What you need to do:
Among the lines below, which ones contain the word "error"? Copy every such line.

Given data:
★ ★ ★ ★ ★
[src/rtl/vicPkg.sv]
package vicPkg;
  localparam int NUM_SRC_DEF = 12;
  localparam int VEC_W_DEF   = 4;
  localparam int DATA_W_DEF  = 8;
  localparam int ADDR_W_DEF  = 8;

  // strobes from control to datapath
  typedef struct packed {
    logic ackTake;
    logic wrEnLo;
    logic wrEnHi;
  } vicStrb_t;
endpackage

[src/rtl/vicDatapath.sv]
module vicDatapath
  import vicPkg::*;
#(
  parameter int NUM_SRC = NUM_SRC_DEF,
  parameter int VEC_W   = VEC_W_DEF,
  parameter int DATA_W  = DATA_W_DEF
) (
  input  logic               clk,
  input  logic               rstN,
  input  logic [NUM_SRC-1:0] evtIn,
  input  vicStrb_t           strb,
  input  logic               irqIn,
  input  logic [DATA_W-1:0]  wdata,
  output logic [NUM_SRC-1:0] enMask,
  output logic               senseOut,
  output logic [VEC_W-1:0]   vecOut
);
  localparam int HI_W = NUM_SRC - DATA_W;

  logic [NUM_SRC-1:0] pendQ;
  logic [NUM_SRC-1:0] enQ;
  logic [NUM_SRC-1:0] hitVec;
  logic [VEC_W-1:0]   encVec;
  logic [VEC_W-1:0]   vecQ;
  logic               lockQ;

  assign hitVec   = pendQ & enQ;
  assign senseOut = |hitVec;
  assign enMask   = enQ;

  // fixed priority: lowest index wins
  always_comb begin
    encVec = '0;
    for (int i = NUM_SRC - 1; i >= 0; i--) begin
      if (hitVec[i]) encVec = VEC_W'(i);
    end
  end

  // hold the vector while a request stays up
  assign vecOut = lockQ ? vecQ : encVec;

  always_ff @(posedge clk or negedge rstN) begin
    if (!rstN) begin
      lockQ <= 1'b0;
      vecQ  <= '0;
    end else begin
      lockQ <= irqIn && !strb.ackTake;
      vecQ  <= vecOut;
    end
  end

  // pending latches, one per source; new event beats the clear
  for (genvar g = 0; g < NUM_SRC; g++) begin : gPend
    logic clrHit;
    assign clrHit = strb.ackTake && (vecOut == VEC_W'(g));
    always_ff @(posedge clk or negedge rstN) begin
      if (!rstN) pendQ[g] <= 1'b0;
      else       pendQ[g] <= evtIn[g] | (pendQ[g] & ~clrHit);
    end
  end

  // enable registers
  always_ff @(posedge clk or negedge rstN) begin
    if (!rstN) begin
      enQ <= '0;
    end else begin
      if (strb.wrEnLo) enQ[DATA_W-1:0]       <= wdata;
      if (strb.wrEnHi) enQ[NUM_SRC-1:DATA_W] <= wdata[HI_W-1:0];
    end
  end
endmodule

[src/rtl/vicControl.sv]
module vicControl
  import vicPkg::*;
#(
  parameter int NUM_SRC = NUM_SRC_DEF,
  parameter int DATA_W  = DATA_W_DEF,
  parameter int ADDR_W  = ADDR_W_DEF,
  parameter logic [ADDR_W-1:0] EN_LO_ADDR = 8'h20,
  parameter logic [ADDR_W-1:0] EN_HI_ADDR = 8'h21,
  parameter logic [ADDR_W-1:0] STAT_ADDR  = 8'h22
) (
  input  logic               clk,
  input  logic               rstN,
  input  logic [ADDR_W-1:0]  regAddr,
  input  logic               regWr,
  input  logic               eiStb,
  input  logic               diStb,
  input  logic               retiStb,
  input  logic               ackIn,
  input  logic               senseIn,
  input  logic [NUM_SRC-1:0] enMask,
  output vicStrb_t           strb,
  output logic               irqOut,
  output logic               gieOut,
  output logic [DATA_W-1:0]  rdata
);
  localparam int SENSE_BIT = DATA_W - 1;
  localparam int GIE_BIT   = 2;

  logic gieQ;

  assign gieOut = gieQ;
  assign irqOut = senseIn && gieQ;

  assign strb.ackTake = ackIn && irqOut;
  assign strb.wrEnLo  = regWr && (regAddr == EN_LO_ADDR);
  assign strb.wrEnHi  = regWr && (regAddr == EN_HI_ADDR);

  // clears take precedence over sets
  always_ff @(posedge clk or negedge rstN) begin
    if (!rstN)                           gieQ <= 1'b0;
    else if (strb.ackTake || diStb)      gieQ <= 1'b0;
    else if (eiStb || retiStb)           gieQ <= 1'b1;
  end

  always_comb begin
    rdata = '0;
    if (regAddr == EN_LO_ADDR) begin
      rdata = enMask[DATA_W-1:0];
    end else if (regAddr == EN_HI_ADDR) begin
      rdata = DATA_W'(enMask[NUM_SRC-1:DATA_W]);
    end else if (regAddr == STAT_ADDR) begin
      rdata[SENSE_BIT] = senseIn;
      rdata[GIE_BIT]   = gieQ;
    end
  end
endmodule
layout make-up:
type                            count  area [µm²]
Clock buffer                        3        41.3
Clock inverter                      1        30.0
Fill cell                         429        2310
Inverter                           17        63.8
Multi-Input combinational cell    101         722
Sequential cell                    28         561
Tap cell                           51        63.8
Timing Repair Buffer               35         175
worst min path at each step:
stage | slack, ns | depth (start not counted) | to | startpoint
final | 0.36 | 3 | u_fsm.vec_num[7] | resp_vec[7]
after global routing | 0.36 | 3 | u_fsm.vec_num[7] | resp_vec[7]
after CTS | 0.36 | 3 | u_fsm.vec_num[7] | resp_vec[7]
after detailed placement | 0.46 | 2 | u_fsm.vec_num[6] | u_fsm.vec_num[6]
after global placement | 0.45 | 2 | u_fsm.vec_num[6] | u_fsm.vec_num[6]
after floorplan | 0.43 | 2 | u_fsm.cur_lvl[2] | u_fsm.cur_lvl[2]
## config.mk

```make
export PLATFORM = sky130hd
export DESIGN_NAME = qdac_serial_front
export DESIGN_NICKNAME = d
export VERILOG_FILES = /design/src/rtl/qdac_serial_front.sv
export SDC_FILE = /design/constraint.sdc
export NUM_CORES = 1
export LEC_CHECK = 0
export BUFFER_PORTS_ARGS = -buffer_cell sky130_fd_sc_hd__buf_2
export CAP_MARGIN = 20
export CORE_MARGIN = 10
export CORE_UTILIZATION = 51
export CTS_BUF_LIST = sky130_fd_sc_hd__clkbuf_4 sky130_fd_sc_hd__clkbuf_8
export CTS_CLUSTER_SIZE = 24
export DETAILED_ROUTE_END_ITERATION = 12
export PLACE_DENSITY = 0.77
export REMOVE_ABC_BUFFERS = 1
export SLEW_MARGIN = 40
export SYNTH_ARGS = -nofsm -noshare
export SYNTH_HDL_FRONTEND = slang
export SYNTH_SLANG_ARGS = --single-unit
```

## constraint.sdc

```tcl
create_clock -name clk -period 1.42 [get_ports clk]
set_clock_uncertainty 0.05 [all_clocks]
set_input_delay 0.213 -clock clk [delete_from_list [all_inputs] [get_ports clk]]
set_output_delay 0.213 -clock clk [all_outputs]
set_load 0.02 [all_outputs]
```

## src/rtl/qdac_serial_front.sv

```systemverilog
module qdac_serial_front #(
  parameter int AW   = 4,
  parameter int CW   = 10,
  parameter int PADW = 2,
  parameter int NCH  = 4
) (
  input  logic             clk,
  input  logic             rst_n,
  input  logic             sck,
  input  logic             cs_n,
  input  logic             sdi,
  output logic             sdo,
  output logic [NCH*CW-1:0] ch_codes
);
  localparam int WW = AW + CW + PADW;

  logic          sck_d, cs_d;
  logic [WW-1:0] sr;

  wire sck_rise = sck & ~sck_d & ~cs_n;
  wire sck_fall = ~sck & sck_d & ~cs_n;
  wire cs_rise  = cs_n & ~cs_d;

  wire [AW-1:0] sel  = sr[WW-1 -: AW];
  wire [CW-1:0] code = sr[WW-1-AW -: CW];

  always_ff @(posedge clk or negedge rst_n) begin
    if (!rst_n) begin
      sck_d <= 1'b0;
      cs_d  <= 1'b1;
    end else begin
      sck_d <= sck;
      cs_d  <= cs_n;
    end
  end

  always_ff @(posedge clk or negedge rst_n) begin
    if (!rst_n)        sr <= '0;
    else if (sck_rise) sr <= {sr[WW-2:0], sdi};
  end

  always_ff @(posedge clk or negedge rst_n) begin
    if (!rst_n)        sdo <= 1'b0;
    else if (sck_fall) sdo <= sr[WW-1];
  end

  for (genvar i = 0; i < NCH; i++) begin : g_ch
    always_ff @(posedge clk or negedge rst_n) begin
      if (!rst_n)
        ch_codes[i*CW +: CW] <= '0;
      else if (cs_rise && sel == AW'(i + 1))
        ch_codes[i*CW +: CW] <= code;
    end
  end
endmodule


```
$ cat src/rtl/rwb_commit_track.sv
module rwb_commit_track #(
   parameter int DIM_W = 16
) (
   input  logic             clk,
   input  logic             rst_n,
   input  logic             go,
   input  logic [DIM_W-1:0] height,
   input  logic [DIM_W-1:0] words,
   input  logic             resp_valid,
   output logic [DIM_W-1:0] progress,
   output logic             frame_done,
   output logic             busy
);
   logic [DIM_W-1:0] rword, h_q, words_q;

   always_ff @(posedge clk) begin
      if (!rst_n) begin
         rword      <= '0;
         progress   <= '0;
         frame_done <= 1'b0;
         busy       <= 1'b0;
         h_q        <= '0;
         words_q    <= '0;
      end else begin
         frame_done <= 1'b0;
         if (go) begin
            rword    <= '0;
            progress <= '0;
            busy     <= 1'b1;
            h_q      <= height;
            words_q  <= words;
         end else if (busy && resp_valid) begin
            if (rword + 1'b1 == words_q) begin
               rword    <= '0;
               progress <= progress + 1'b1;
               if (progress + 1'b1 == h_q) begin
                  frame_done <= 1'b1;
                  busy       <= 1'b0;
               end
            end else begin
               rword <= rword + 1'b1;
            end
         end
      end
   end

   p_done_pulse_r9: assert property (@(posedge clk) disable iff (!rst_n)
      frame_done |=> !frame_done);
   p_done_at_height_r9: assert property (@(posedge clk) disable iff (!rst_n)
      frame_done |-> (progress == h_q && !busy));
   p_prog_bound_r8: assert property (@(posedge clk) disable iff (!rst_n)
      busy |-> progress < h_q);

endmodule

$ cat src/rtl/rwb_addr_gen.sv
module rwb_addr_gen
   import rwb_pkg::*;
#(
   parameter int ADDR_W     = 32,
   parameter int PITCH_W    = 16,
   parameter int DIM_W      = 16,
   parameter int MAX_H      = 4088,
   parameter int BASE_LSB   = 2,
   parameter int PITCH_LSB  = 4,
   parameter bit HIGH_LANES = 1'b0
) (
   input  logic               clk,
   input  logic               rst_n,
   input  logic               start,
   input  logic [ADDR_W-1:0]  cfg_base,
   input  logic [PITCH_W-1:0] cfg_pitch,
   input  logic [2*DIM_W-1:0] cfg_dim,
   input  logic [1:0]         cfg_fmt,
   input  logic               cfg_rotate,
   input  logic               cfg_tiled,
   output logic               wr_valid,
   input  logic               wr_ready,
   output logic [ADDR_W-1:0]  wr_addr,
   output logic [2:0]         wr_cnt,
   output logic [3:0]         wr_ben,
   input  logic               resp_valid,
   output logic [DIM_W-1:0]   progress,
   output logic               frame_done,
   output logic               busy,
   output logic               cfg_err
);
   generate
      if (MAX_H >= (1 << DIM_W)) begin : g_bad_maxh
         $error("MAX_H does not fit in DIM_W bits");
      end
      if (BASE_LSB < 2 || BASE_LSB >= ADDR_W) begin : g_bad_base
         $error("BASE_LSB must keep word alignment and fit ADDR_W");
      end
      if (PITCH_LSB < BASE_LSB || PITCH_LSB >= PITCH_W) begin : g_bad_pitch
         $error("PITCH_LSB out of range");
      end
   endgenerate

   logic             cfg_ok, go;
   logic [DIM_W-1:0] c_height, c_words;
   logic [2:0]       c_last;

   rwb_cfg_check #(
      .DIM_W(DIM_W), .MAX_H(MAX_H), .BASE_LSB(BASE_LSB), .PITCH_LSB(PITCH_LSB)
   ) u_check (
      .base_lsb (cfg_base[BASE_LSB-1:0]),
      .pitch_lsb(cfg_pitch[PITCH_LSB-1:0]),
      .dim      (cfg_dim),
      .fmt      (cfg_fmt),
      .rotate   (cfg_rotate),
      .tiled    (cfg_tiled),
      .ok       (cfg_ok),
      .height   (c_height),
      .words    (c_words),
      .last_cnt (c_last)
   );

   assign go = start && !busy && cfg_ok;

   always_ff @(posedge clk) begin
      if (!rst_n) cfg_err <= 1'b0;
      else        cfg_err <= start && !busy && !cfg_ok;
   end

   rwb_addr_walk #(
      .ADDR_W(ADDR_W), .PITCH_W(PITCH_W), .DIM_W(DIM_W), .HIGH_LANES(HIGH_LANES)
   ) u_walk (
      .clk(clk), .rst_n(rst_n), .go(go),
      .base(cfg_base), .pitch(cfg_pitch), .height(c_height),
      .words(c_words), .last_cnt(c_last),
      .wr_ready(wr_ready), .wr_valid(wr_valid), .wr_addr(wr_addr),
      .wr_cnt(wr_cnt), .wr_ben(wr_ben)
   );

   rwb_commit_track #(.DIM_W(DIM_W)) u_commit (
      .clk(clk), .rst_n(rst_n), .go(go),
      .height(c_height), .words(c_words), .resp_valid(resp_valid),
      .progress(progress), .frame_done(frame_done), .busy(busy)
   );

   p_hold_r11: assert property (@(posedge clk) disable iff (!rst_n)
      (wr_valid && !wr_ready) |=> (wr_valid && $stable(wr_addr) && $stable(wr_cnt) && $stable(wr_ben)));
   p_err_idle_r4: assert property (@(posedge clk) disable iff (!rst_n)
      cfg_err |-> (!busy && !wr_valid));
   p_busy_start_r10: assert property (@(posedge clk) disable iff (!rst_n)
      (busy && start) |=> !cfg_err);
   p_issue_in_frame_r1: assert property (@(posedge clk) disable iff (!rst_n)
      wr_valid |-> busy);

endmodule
★ ★ ★ ★ ★
Expected output:
         $error("MAX_H does not fit in DIM_W bits");
         $error("BASE_LSB must keep word alignment and fit ADDR_W");
         $error("PITCH_LSB out of range");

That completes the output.